-------- WORKING DATA

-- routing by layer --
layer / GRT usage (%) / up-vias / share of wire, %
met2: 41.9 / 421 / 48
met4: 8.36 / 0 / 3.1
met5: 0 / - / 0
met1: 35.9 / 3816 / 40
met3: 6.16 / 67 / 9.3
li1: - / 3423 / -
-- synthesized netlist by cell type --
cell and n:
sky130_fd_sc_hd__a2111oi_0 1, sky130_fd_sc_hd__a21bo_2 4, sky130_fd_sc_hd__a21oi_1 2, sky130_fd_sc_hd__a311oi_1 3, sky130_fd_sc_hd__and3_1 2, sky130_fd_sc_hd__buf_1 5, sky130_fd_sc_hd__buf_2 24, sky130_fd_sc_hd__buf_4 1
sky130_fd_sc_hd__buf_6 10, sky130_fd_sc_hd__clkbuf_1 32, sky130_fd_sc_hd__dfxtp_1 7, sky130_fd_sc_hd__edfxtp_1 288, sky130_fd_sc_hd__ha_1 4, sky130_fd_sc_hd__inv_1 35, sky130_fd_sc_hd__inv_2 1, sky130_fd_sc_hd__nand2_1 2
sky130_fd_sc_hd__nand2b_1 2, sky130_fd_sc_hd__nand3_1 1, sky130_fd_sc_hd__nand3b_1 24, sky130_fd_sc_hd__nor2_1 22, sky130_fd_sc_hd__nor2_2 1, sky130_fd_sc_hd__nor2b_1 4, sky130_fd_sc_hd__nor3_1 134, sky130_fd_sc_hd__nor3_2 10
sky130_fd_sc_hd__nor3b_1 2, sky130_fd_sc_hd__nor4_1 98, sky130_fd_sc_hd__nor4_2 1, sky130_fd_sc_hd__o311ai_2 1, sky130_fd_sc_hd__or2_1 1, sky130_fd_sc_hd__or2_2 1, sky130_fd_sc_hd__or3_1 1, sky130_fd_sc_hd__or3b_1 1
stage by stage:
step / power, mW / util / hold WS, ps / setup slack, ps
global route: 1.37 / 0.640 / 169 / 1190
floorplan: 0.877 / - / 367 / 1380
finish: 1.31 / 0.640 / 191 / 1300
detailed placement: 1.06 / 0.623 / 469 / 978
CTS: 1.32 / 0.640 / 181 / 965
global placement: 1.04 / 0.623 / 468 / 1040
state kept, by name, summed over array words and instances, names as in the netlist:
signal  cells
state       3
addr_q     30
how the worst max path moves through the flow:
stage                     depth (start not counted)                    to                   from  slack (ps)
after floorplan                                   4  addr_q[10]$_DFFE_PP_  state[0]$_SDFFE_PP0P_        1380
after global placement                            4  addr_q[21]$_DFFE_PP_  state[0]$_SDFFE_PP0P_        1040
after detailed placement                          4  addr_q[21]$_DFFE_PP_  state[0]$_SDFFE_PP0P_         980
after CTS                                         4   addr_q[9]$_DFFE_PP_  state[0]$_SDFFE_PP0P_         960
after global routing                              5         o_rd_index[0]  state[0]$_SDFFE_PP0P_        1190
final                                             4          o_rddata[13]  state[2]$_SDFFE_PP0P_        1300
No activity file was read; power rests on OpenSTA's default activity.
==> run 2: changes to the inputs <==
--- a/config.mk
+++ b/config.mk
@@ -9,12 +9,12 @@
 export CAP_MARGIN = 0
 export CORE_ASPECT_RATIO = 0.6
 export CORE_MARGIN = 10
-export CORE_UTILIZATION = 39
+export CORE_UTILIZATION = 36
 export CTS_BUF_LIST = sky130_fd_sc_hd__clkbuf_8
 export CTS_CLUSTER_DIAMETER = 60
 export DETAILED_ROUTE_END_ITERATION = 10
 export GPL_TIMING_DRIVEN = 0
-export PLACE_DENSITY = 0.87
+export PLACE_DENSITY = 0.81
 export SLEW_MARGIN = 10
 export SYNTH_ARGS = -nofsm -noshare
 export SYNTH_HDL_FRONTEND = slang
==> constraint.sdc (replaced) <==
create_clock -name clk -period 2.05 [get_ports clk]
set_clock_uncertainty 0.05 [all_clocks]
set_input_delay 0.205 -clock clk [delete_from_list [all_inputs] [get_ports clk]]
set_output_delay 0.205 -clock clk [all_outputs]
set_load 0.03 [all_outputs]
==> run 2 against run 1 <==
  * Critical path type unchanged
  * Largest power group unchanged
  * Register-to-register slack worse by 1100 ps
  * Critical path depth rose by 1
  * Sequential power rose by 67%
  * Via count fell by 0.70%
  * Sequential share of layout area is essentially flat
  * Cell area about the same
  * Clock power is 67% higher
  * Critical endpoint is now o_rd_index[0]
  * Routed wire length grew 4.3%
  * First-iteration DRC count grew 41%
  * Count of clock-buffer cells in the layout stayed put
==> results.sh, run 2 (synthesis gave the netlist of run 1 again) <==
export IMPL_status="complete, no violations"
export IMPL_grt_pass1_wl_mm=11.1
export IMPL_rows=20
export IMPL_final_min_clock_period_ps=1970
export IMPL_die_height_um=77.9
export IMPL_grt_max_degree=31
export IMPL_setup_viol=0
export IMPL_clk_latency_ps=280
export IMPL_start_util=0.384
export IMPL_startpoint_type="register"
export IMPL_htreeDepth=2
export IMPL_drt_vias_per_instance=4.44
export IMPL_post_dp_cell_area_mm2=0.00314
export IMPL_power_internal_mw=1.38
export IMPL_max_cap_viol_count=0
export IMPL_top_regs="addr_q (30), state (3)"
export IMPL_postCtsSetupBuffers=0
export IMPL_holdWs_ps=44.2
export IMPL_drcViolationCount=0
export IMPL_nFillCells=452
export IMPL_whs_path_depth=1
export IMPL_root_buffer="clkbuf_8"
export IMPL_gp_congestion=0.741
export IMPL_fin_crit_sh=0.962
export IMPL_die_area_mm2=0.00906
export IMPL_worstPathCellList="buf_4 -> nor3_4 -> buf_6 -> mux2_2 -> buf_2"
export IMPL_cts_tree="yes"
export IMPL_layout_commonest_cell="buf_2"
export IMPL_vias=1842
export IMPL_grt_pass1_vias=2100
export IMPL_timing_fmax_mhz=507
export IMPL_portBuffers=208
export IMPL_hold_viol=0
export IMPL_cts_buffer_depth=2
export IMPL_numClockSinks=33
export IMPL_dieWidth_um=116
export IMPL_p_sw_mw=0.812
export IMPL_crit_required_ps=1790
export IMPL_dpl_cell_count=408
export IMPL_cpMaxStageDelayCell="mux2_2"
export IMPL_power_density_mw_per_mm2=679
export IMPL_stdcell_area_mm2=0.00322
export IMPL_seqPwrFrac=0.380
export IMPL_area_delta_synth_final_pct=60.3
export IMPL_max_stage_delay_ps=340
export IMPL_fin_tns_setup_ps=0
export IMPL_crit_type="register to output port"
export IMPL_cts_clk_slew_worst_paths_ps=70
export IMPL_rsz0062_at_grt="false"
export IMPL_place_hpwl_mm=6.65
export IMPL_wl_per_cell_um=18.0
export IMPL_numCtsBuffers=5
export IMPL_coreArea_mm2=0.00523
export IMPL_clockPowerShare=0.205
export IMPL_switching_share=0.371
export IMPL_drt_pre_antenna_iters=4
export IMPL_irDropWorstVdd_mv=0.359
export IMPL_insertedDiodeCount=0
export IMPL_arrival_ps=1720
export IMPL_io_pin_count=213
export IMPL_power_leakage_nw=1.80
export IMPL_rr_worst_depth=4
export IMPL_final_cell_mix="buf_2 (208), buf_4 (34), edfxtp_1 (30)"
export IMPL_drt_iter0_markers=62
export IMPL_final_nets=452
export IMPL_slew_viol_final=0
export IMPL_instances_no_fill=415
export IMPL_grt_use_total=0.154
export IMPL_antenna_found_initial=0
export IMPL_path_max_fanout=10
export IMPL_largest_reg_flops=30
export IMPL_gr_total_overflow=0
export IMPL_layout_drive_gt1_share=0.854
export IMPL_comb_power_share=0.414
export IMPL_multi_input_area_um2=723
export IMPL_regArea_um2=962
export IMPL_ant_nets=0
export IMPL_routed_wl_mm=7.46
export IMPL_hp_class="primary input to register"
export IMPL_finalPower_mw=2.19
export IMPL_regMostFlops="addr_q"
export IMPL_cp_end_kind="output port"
$ cat src/hdl/fetch_pkg.sv
`default_nettype none

package fetch_pkg;

    localparam int xlen       = 32;
    localparam int line_halfs = 4;               // 16-bit parcels per line
    localparam int line_bits  = line_halfs * 16;
    localparam int line_bytes = line_halfs * 2;

    typedef logic [xlen-1:0] line_addr_t;       // low bits always zero

    typedef struct packed {
        line_addr_t addr;
        logic       epoch;
    } fetch_req_t;

    typedef struct packed {
        line_addr_t           addr;
        logic                 epoch;             // echoed from the request
        logic [line_bits-1:0] data;
    } fetch_resp_t;

    typedef struct packed {
        line_addr_t           addr;
        logic [line_bits-1:0] data;
    } line_entry_t;

    typedef struct packed {
        logic [xlen-1:0] pc;
        logic [xlen-1:0] ir;                     // upper half zero when compressed
        logic            compressed;
        logic            is_branch;
        logic            is_jal;
        logic            is_jalr;
    } fetch_inst_t;

    typedef struct packed {
        logic            valid;
        logic [xlen-1:0] pc;
    } redirect_t;

    localparam logic [6:0] op_branch = 7'b1100011;
    localparam logic [6:0] op_jal    = 7'b1101111;
    localparam logic [6:0] op_jalr   = 7'b1100111;

    // compressed forms, quadrant in ir[1:0] and funct in the top bits
    localparam logic [1:0] c_j_quad    = 2'b01;
    localparam logic [2:0] c_j_funct3  = 3'b101;
    localparam logic [1:0] c_bz_quad   = 2'b01;
    localparam logic [1:0] c_bz_funct2 = 2'b11;  // ir[15:14], beqz and bnez
    localparam logic [1:0] c_jr_quad   = 2'b10;
    localparam logic [2:0] c_jr_funct3 = 3'b100;

endpackage

`default_nettype wire

$ cat src/hdl/fetch_queue.sv
`timescale 1ns/1ps
`default_nettype none

module fetch_queue #(
    parameter int  depth     = 4,
    parameter type payload_t = logic [31:0]
) (
    input  logic     clk,
    input  logic     rst,
    input  logic     flush,
    input  logic     push,
    input  payload_t din,
    output logic     full,
    input  logic     pop,
    output payload_t dout,
    output logic     empty
);
    localparam int idx_w = (depth > 1) ? $clog2(depth) : 1;
    localparam int cnt_w = $clog2(depth + 1);

    payload_t         mem [depth];
    logic [idx_w-1:0] head;
    logic [idx_w-1:0] tail;
    logic [cnt_w-1:0] count;
    logic             do_push;
    logic             do_pop;

    assign full    = count == cnt_w'(depth);
    assign empty   = count == '0;
    assign dout    = mem[head];   // head entry, valid when not empty
    assign do_push = push && !full;
    assign do_pop  = pop && !empty;

    always_ff @(posedge clk) begin
        if (rst || flush) begin
            head  <= '0;
            tail  <= '0;
            count <= '0;
        end else begin
            if (do_push) begin
                tail <= (tail == idx_w'(depth - 1)) ? '0 : tail + 1'b1;
            end
            if (do_pop) begin
                head <= (head == idx_w'(depth - 1)) ? '0 : head + 1'b1;
            end
            count <= count + cnt_w'(do_push) - cnt_w'(do_pop);
        end
    end

    always_ff @(posedge clk) begin
        if (do_push) begin
            mem[tail] <= din;
        end
    end

    // producers are expected to honour full and empty themselves
    assert property (@(posedge clk) disable iff (rst || flush) push |-> !full)
        else $error("fetch_queue: push while full");
    assert property (@(posedge clk) disable iff (rst || flush) pop |-> !empty)
        else $error("fetch_queue: pop while empty");

endmodule

`default_nettype wire

$ cat src/hdl/pc_gen.sv
`timescale 1ns/1ps
`default_nettype none

module pc_gen #(
    parameter logic [fetch_pkg::xlen-1:0] reset_pc   = 32'h0000_1000,
    parameter int                         line_depth = 4
) (
    input  logic                  clk,
    input  logic                  rst,
    input  fetch_pkg::redirect_t  flush,
    output logic                  req_valid,
    output fetch_pkg::fetch_req_t req,
    input  logic                  req_ready,
    input  logic                  line_pop
);
    import fetch_pkg::*;

    localparam int         cred_w    = $clog2(line_depth + 1);
    localparam line_addr_t line_mask = ~line_addr_t'(line_bytes - 1);

    line_addr_t        line_addr;
    logic              epoch;
    logic              running;   // low until the first edge out of reset
    logic [cred_w-1:0] credits;   // lines requested or queued
    logic              fire;

    assign req_valid = running && (credits < cred_w'(line_depth));
    assign req.addr  = line_addr;
    assign req.epoch = epoch;
    assign fire      = req_valid && req_ready;

    always_ff @(posedge clk) begin
        if (rst) begin
            running   <= 1'b0;
            line_addr <= reset_pc & line_mask;
            epoch     <= 1'b0;
            credits   <= '0;
        end else begin
            running <= 1'b1;
            if (flush.valid) begin
                line_addr <= flush.pc & line_mask;
                epoch     <= ~epoch;  // old responses now mismatch
                credits   <= '0;      // old lines never reach the queue
            end else begin
                if (fire) begin
                    line_addr <= line_addr + line_addr_t'(line_bytes);
                end
                credits <= credits + cred_w'(fire) - cred_w'(line_pop);
            end
        end
    end

    // pops come back from line_buffer, so the bound holds across both modules
    assert property (@(posedge clk) disable iff (rst) credits <= cred_w'(line_depth))
        else $error("pc_gen: credit count above line_depth");

endmodule

`default_nettype wire

$ cat src/hdl/line_buffer.sv
`timescale 1ns/1ps
`default_nettype none

module line_buffer #(
    parameter int line_depth = 4
) (
    input  logic                   clk,
    input  logic                   rst,
    input  fetch_pkg::redirect_t   flush,
    input  logic                   epoch,
    input  logic                   resp_valid,
    input  fetch_pkg::fetch_resp_t resp,
    output logic                   line_valid,
    output fetch_pkg::line_entry_t line,
    input  logic                   line_ready,
    output logic                   line_pop
);
    import fetch_pkg::*;

    logic        push;
    logic        empty;
    line_entry_t entry;

    // the epoch flips one cycle after flush, so block pushes in that cycle too
    assign push       = resp_valid && !flush.valid && (resp.epoch == epoch);
    assign entry.addr = resp.addr;
    assign entry.data = resp.data;
    assign line_valid = !empty;
    assign line_pop   = line_valid && line_ready;   // returns one credit

    fetch_queue #(
        .depth     (line_depth),
        .payload_t (line_entry_t)
    ) line_queue (
        .clk   (clk),
        .rst   (rst),
        .flush (flush.valid),
        .push  (push),
        .din   (entry),
        .full  (),
        .pop   (line_pop),
        .dout  (line),
        .empty (empty)
    );

endmodule

`default_nettype wire

$ cat src/hdl/inst_aligner.sv
`timescale 1ns/1ps
`default_nettype none

module inst_aligner #(
    parameter logic [fetch_pkg::xlen-1:0] reset_pc = 32'h0000_1000
) (
    input  logic                   clk,
    input  logic                   rst,
    input  fetch_pkg::redirect_t   flush,
    input  logic                   line_valid,
    input  fetch_pkg::line_entry_t line,
    output logic                   line_ready,
    output logic                   inst_valid,
    output fetch_pkg::fetch_inst_t inst,
    input  logic                   inst_ready
);
    import fetch_pkg::*;

    localparam int               idx_w    = $clog2(line_halfs);
    localparam logic [idx_w-1:0] last_idx = idx_w'(line_halfs - 1);

    logic [xlen-1:0]  pc;            // pc of the next instruction
    logic             carry_valid;
    logic [15:0]      carry_half;    // low parcel from the previous line
    logic [idx_w-1:0] idx;
    logic [idx_w-1:0] idx_hi;
    logic [15:0]      lo_half;
    logic [15:0]      hi_half;
    logic             is_rvc;
    logic             straddle;
    logic             last_used;
    logic             take;
    line_addr_t       pc_line;

    assign idx     = pc[idx_w:1];
    assign idx_hi  = idx + 1'b1;
    assign pc_line = pc & ~line_addr_t'(line_bytes - 1);

    assign lo_half = carry_valid ? carry_half : line.data[idx*16 +: 16];
    assign hi_half = carry_valid ? line.data[15:0] : line.data[idx_hi*16 +: 16];
    assign is_rvc  = lo_half[1:0] != 2'b11;

    // 32-bit instruction starting in the last parcel
    assign straddle  = !carry_valid && !is_rvc && (idx == last_idx);
    // the instruction uses the last parcel of the head line
    assign last_used = !carry_valid && (is_rvc ? idx == last_idx : idx_hi == last_idx);

    assign inst_valid = line_valid && !straddle;
    assign take       = inst_valid && inst_ready;
    assign line_ready = straddle || (take && last_used);

    always_comb begin
        inst    = '0;   // predecoder fills in the flags
        inst.pc = pc;
        inst.ir = is_rvc ? {16'h0000, lo_half} : {hi_half, lo_half};
    end

    always_ff @(posedge clk) begin
        if (rst) begin
            pc          <= reset_pc;
            carry_valid <= 1'b0;
        end else if (flush.valid) begin
            pc          <= flush.pc;
            carry_valid <= 1'b0;
        end else if (line_valid && straddle) begin
            carry_valid <= 1'b1;   // pc stays on the low half
        end else if (take) begin
            pc          <= pc + (is_rvc ? xlen'(2) : xlen'(4));
            carry_valid <= 1'b0;
        end
    end

    always_ff @(posedge clk) begin
        if (line_valid && straddle) begin
            carry_half <= lo_half;
        end
    end

    assert property (@(posedge clk) disable iff (rst) !pc[0])
        else $error("inst_aligner: expected pc not halfword aligned");
    // lines stay contiguous between redirects, so the head must hold pc
    assert property (@(posedge clk) disable iff (rst || flush.valid)
        line_valid |-> line.addr == (carry_valid ? pc_line + line_bytes : pc_line))
        else $error("inst_aligner: head line does not hold the expected pc");

endmodule

`default_nettype wire

$ cat src/hdl/predecoder.sv
`timescale 1ns/1ps
`default_nettype none

module predecoder (
    input  logic                   inst_valid,
    input  fetch_pkg::fetch_inst_t inst,
    output logic                   inst_ready,
    output logic                   q_push,
    output fetch_pkg::fetch_inst_t q_din,
    input  logic                   q_full,
    output fetch_pkg::redirect_t   pd_redirect
);
    import fetch_pkg::*;

    logic [xlen-1:0] ir;
    logic            rvc;
    logic            c_j;
    logic            c_bz;
    logic            c_jr;
    logic [xlen-1:0] j_imm;
    logic [xlen-1:0] cj_imm;

    assign ir  = inst.ir;
    assign rvc = ir[1:0] != 2'b11;

    assign c_j  = ir[1:0] == c_j_quad && ir[15:13] == c_j_funct3;
    assign c_bz = ir[1:0] == c_bz_quad && ir[15:14] == c_bz_funct2;
    // c.jr and c.jalr, rs1 of zero would be c.ebreak
    assign c_jr = ir[1:0] == c_jr_quad && ir[15:13] == c_jr_funct3
                  && ir[6:2] == 5'd0 && ir[11:7] != 5'd0;

    assign j_imm  = {{12{ir[31]}}, ir[19:12], ir[20], ir[30:21], 1'b0};
    assign cj_imm = {{21{ir[12]}}, ir[8], ir[10:9], ir[6], ir[7], ir[2], ir[11],
                     ir[5:3], 1'b0};

    always_comb begin
        q_din            = inst;
        q_din.compressed = rvc;
        if (rvc) begin
            q_din.is_branch = c_bz;
            q_din.is_jal    = c_j;
            q_din.is_jalr   = c_jr;
        end else begin
            q_din.is_branch = ir[6:0] == op_branch;
            q_din.is_jal    = ir[6:0] == op_jal;
            q_din.is_jalr   = ir[6:0] == op_jalr;  // classified only
        end
    end

    assign inst_ready = !q_full;
    assign q_push     = inst_valid && !q_full;

    // jumps are always taken, branches fall through
    assign pd_redirect.valid = q_push && q_din.is_jal;
    assign pd_redirect.pc    = inst.pc + (rvc ? cj_imm : j_imm);

endmodule

`default_nettype wire

$ cat src/hdl/fetch_frontend.sv
`timescale 1ns/1ps
`default_nettype none

module fetch_frontend #(
    parameter logic [fetch_pkg::xlen-1:0] reset_pc   = 32'h0000_1000,
    parameter int                         line_depth = 4,
    parameter int                         inst_depth = 8
) (
    input  logic                   clk,
    input  logic                   rst,
    output logic                   req_valid,
    output fetch_pkg::fetch_req_t  req,
    input  logic                   req_ready,
    input  logic                   resp_valid,
    input  fetch_pkg::fetch_resp_t resp,
    input  fetch_pkg::redirect_t   be_redirect,
    output logic                   out_valid,
    output fetch_pkg::fetch_inst_t out,
    input  logic                   out_ready
);
    import fetch_pkg::*;

    redirect_t   flush;
    redirect_t   pd_redirect;
    logic        line_valid;
    logic        line_ready;
    logic        line_pop;
    line_entry_t line;
    logic        inst_valid;
    logic        inst_ready;
    fetch_inst_t inst;
    logic        q_push;
    logic        q_full;
    logic        q_empty;
    fetch_inst_t q_din;

    assign flush     = be_redirect.valid ? be_redirect : pd_redirect; // backend wins
    assign out_valid = !q_empty;

    pc_gen #(.reset_pc(reset_pc), .line_depth(line_depth)) pc_gen_inst (
        .clk (clk), .rst (rst), .flush (flush),
        .req_valid (req_valid), .req (req), .req_ready (req_ready),
        .line_pop (line_pop)
    );

    line_buffer #(.line_depth(line_depth)) line_buffer_inst (
        .clk (clk), .rst (rst), .flush (flush), .epoch (req.epoch),
        .resp_valid (resp_valid), .resp (resp),
        .line_valid (line_valid), .line (line), .line_ready (line_ready),
        .line_pop (line_pop)
    );

    inst_aligner #(.reset_pc(reset_pc)) inst_aligner_inst (
        .clk (clk), .rst (rst), .flush (flush),
        .line_valid (line_valid), .line (line), .line_ready (line_ready),
        .inst_valid (inst_valid), .inst (inst), .inst_ready (inst_ready)
    );

    predecoder predecoder_inst (
        .inst_valid (inst_valid), .inst (inst), .inst_ready (inst_ready),
        .q_push (q_push), .q_din (q_din), .q_full (q_full),
        .pd_redirect (pd_redirect)
    );

    // a predecoded jump keeps itself and everything older, only the backend clears
    fetch_queue #(.depth(inst_depth), .payload_t(fetch_inst_t)) inst_queue (
        .clk   (clk),
        .rst   (rst),
        .flush (be_redirect.valid),
        .push  (q_push),
        .din   (q_din),
        .full  (q_full),
        .pop   (out_valid && out_ready),
        .dout  (out),
        .empty (q_empty)
    );

endmodule

`default_nettype wire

----------------

● **WORK ORDER**:
Every line from the line containing "export IMPL_drcViolationCount=0" through the line containing "export IMPL_die_area_mm2=0.00906" in the records above must be retyped exactly. Leave out the rest.

● **TASK ANSWER**:
export IMPL_drcViolationCount=0
export IMPL_nFillCells=452
export IMPL_whs_path_depth=1
export IMPL_root_buffer="clkbuf_8"
export IMPL_gp_congestion=0.741
export IMPL_fin_crit_sh=0.962
export IMPL_die_area_mm2=0.00906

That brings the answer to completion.